Data listing Block Start

==> config.mk <==
export PLATFORM = sky130hd
export DESIGN_NAME = alsu_result_stage
export DESIGN_NICKNAME = d
export VERILOG_FILES = /design/src/rtl/alsu_pkg.sv /design/src/rtl/alsu_result_mux.sv /design/src/rtl/alsu_result_stage.sv
export SDC_FILE = /design/constraint.sdc
export NUM_CORES = 1
export LEC_CHECK = 0
export ABC_AREA = 0
export BUFFER_PORTS_ARGS = -buffer_cell sky130_fd_sc_hd__buf_2
export CORE_ASPECT_RATIO = 0.8
export CORE_MARGIN = 1.5
export CORE_UTILIZATION = 51
export DETAILED_ROUTE_END_ITERATION = 10
export HOLD_SLACK_MARGIN = 0.1
export PLACE_DENSITY = 0.78
export SYNTH_ARGS = -nofsm -noshare
export SYNTH_HDL_FRONTEND = slang
export SYNTH_SLANG_ARGS = --single-unit
==> constraint.sdc <==
create_clock -name clk -period 2.54 [get_ports clk]
set_input_delay 0.254 -clock clk [delete_from_list [all_inputs] [get_ports clk]]
set_output_delay 0.254 -clock clk [all_outputs]
set_load 0.03 [all_outputs]
==> src/rtl/alsu_pkg.sv <==
// Shared definitions for the ALSU result stage: op_sel encodings, default width, FIFO state type.
package alsu_pkg;

   localparam int ALSU_WIDTH = 4;

   localparam logic [1:0] OP_BYP_A = 2'b00;
   localparam logic [1:0] OP_BYP_B = 2'b01;
   localparam logic [1:0] OP_EQ    = 2'b10;
   localparam logic [1:0] OP_SLT   = 2'b11;

   typedef enum logic [1:0] {
      ST_EMPTY = 2'b00,
      ST_ONE   = 2'b01,
      ST_FULL  = 2'b10
   } state_t;

endpackage

==> src/rtl/alsu_result_mux.sv <==
// Combinational 4:1 selection of the operation-stage result addressed by op_sel.
module alsu_result_mux
   import alsu_pkg::*;
#(
   parameter int WIDTH = ALSU_WIDTH
) (
   input  logic [1:0]       i_sel,
   input  logic [WIDTH-1:0] i_a,
   input  logic [WIDTH-1:0] i_b,
   input  logic [WIDTH-1:0] i_eq,
   input  logic [WIDTH-1:0] i_slt,
   output logic [WIDTH-1:0] o_data
);

   // select the result for the requested operation
   always_comb begin
      o_data = '0;
      case (i_sel)
         OP_BYP_A: o_data = i_a;
         OP_BYP_B: o_data = i_b;
         OP_EQ:    o_data = i_eq;
         OP_SLT:   o_data = i_slt;
         default:  o_data = '0;
      endcase
   end

endmodule

==> src/rtl/alsu_result_stage.sv <==
// Two-entry result FIFO between the ALSU operation stage and its consumer.
// Optional per-entry even parity output enabled by macro ALSU_RESULT_PARITY_EN.
module alsu_result_stage
   import alsu_pkg::*;
#(
   parameter int WIDTH = ALSU_WIDTH
) (
   input  logic             clk,
   input  logic             rst,
   input  logic             in_valid,
   output logic             in_ready,
   input  logic [1:0]       op_sel,
   input  logic [WIDTH-1:0] out_1,
   input  logic [WIDTH-1:0] out_2,
   input  logic [WIDTH-1:0] out_3,
   input  logic [WIDTH-1:0] out_4,
   output logic             res_valid,
   input  logic             res_ready,
   output logic [WIDTH-1:0] res_data,
   output logic [1:0]       res_op,
   output logic             res_zero
`ifdef ALSU_RESULT_PARITY_EN
   ,output logic            res_parity
`endif
);

   function automatic logic even_parity(input logic [WIDTH-1:0] d);
      return ^d;
   endfunction

   state_t           r_state;
   state_t           w_state_nxt;
   logic [WIDTH-1:0] r_data0;
   logic [WIDTH-1:0] r_data1;
   logic [1:0]       r_op0;
   logic [1:0]       r_op1;
   logic [WIDTH-1:0] w_sel_data;
   logic             w_push;
   logic             w_pop;
   logic             w_load_head;
   logic             w_load_tail;
   logic             w_promote;

   alsu_result_mux #(.WIDTH(WIDTH)) u_mux (
      .i_sel  (op_sel),
      .i_a    (out_1),
      .i_b    (out_2),
      .i_eq   (out_3),
      .i_slt  (out_4),
      .o_data (w_sel_data)
   );

   assign in_ready  = (r_state != ST_FULL);
   assign res_valid = (r_state != ST_EMPTY);
   assign w_push    = in_valid & in_ready;
   assign w_pop     = res_valid & res_ready;

   // next-state and storage-update decode
   always_comb begin
      w_state_nxt = r_state;
      w_load_head = 1'b0;
      w_load_tail = 1'b0;
      w_promote   = 1'b0;
      case (r_state)
         ST_EMPTY: begin
            if (w_push) begin
               w_state_nxt = ST_ONE;
               w_load_head = 1'b1;
            end else begin
               w_state_nxt = ST_EMPTY;
            end
         end
         ST_ONE: begin
            // push with pop replaces the head in place
            if (w_push && w_pop) begin
               w_load_head = 1'b1;
            end else if (w_push) begin
               w_state_nxt = ST_FULL;
               w_load_tail = 1'b1;
            end else if (w_pop) begin
               w_state_nxt = ST_EMPTY;
            end else begin
               w_state_nxt = ST_ONE;
            end
         end
         ST_FULL: begin
            if (w_pop) begin
               w_state_nxt = ST_ONE;
               w_promote   = 1'b1;
            end else begin
               w_state_nxt = ST_FULL;
            end
         end
         default: w_state_nxt = ST_EMPTY;
      endcase
   end

   // state and entry storage
   always_ff @(posedge clk or posedge rst) begin
      if (rst) begin
         r_state <= ST_EMPTY;
         r_data0 <= '0;
         r_data1 <= '0;
         r_op0   <= 2'b00;
         r_op1   <= 2'b00;
      end else begin
         r_state <= w_state_nxt;
         if (w_load_head) begin
            r_data0 <= w_sel_data;
            r_op0   <= op_sel;
         end else if (w_promote) begin
            r_data0 <= r_data1;
            r_op0   <= r_op1;
         end
         if (w_load_tail) begin
            r_data1 <= w_sel_data;
            r_op1   <= op_sel;
         end
      end
   end

   assign res_data = res_valid ? r_data0 : '0;
   assign res_op   = res_valid ? r_op0 : 2'b00;
   assign res_zero = res_valid & (r_data0 == '0);

`ifdef ALSU_RESULT_PARITY_EN
   logic r_par0;
   logic r_par1;

   // parity captured alongside each entry
   always_ff @(posedge clk or posedge rst) begin
      if (rst) begin
         r_par0 <= 1'b0;
         r_par1 <= 1'b0;
      end else begin
         if (w_load_head) begin
            r_par0 <= even_parity(w_sel_data);
         end else if (w_promote) begin
            r_par0 <= r_par1;
         end
         if (w_load_tail) begin
            r_par1 <= even_parity(w_sel_data);
         end
      end
   end

   assign res_parity = res_valid & r_par0;
`endif

endmodule

==> metrics.yaml <==
cells_and_area:
  area_growth_pct: 22.6
  diodes: 0
  layout.cells.non_filler: 129
  post_route_cells_drive_above_1_share: 0.417
  fill_cells: 133
  layout_common_cells: "buf_2 (30), dfrtp_1 (14), nor2b_1 (8)"
  final_common_cell: "buf_2"
  stdcell_area_um2: 1030
  fin_nets: 132
  final_util: 0.702
timing:
  worst_slew_pin_slew_ns: 0.535
  hold_ws_ns: 0.191
  period_share: 0.677
  finalWorstSetupSlack_ns: 0.820
  slew_headroom: 0.643
  fin_tns_setup_ns: 0
  finalClockSkew_ns: 0.00524
  hold_viol_final: 0
  rsz0062_at_grt: "false"
  final-max-slew-violation-count: 0
  fmax_ghz: 0.581
  setup_viol: 0
  period_minus_slack_ns: 1.72
clock_network:
  cts-root-buf: "clkbuf_4"
  h-tree-depth: 1
  hold_buffers: 1
  cts.path.max_buffers: 2
  cts_buffers: 3
  clkSinkCount: 14
  postCtsSetupBuffers: 0
  cts_resized: 0
  clk_pin_slew_ns: 0.08
  cts_tree: "done"
  clock_latency_ns: 0.28
worst_setup_path:
  worst_ep_arrival_time_ns: 1.47
  r2r-end: "r_op1[1]"
  crit_required_ns: 2.29
  ff2ff_path_depth: 3
  r2r_start: "r_state[1]"
  cp_slowest_cell: "or4_1"
  r2r_slack_ns: 1.05
  end_kind: "output port"
  worstPathMaxFanout: 3
  path_cells: "or4_1 > nor2_1 > buf_2"
  cpPeakStageDelay_ns: 0.51
  path_class: "reg -> out"
  crit_path_start_kind: "register"
yosys:
  synth_area_leaders: "dfrtp_1 (42%), mux4_2 (11%), mux2_4 (7.1%)"
  synth_area_per_cell_um2: 11.0
  yosys_warnings: 0
  synth_top_area_frac: 0.415
  synth_top_cell_by_area: "dfrtp_1"
  synth_top_family_by_area: "multiplexers"
  synth_cell_types: 22
  ys_seq_area_frac: 0.415
  synth_simple_gate_area_frac: 0.165
  syn-cell-area_um2: 843
  synth-seq-cells: 14
  syn_nets: 99
  muxShareOfSynthArea: 0.230
  synth_cells: 77
  synthAdderAreaFrac: 0
  synth-xor-area-share: 0
  synth_compound_area_frac: 0.154
grt:
  antenna_found_initial: 0
  gr-total-overflow: 0
  grt_pass1_wl_um: 2980
  grt.total_usage: 0.211
  grt_pass1_vias: 681
  grt_max_degree: 15
place:
  gp_congestion: 0.834
  place_ws_ns: 1.08
  io_buffers: 30
  place_hpwl_um: 1410
  place_area_um2: 1000
  dp_cells: 125
die:
  num_rows: 12
  ios: 31
  fp.dieArea_um2: 1910
  die-width_um: 48.5
  initial_core_util: 0.573
  coreArea_um2: 1470
  fp.dieH_um: 39.4
pwr:
  p_total_uw: 861
  power.density_nw_per_um2: 833
  ir_drop_uv: 433
  p_leak_nw: 0.469
run:
  cap_violations: 0
min_path:
  holdPathEnd: "r_state[1]"
  hold_path.class: "in -> reg"
  hp-start: "res_ready"
  hold_depth: 2
detailed_routing:
  vias_per_cell: 5.56
  post_drt_wl_per_cell_um: 13.5
  dr.pass1.iters: 4
  drc: 0
  drtIter0Drc: 14
  ant_nets: 0
  vias: 717
  drt-total-wl_um: 1740
status:
  outcome: "completed"
## final cells by class
class	instances	area, um^2	share of cell area
Multi-Input combinational cell	57	463	0.448
Inverter	3	11.3	0.0109
Tap cell	21	26.3	0.0254
Timing Repair Buffer	31	160	0.155
Clock buffer	3	22.5	0.0218
Sequential cell	14	350	0.339
## Yosys cell counts
cell type	number
nand3_1	6
buf_6	1
a211oi_1	6
nor2_4	1
dfrtp_1	14
mux4_2	4
nand2b_1	2
o21ai_0	7
inv_1	2
a21oi_1	1
clkbuf_1	2
mux2_4	4
and3b_1	1
mux2_2	3
nor2b_1	8
mux2i_1	1
nor2_1	2
or4_1	1
a21o_1	1
nand2_1	3
a31oi_1	6
clkinv_1	1
## routing by layer
| metal | part of all wire | global-route usage | up-vias |
|---|---|---|---|
| met5 | 0 | 0 | - |
| met4 | 0 | 0.0857 | 0 |
| met3 | 0.071 | 0.0305 | 0 |
| met2 | 0.47 | 0.392 | 39 |
| met1 | 0.46 | 0.257 | 319 |
| li1 | - | - | 359 |
## where the power goes
part | leakage [nW] | total (mW) | internal (mW) | switching [mW]
combinational | 0.290 | 0.375 | 0.165 | 0.210
clock | 0.0138 | 0.125 | 0.0550 | 0.0700
sequential | 0.165 | 0.361 | 0.308 | 0.0533
## worst max path at each step
stage	slack, ns	from	cells past startpoint	to
global route	0.73	r_state[1]	3	res_data[0]
finish	0.82	r_data0[0]	3	res_zero
detailed placement	1.08	r_state[1]	3	r_op1[0]
floorplan	1.01	r_data0[0]	2	res_zero
CTS	0.81	r_data0[0]	3	res_zero
global placement	1.14	r_state[1]	3	r_op1[1]
## critical path, delay by kind of cell (launching register included)
family	cells	cell delay (ns)
and+or+nand+nor	2	0.60
buffers and inverters	1	0.20
DFF	1	0.39
## registers in the layout, indices dropped and copies added (netlist names)
name,count
r_data1,4
r_op0,2
r_state,2
r_data0,4
r_op1,2
## cells by family after synthesis
group                  Yosys count
AO/OA/AOI/OAI                   21
buffers and inverters            6
flip-flops                      14
multiplexers                    12
AND/OR/NAND/NOR                 24
Note: power is estimated with default switching activity, not from simulation.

Data listing Block End

The task:
Exactly the lines from the one containing "## registers in" through the end of the records above should be returned, with both ends kept.

Task answer:
## registers in the layout, indices dropped and copies added (netlist names)
name,count
r_data1,4
r_op0,2
r_state,2
r_data0,4
r_op1,2
## cells by family after synthesis
group                  Yosys count
AO/OA/AOI/OAI                   21
buffers and inverters            6
flip-flops                      14
multiplexers                    12
AND/OR/NAND/NOR                 24
Note: power is estimated with default switching activity, not from simulation.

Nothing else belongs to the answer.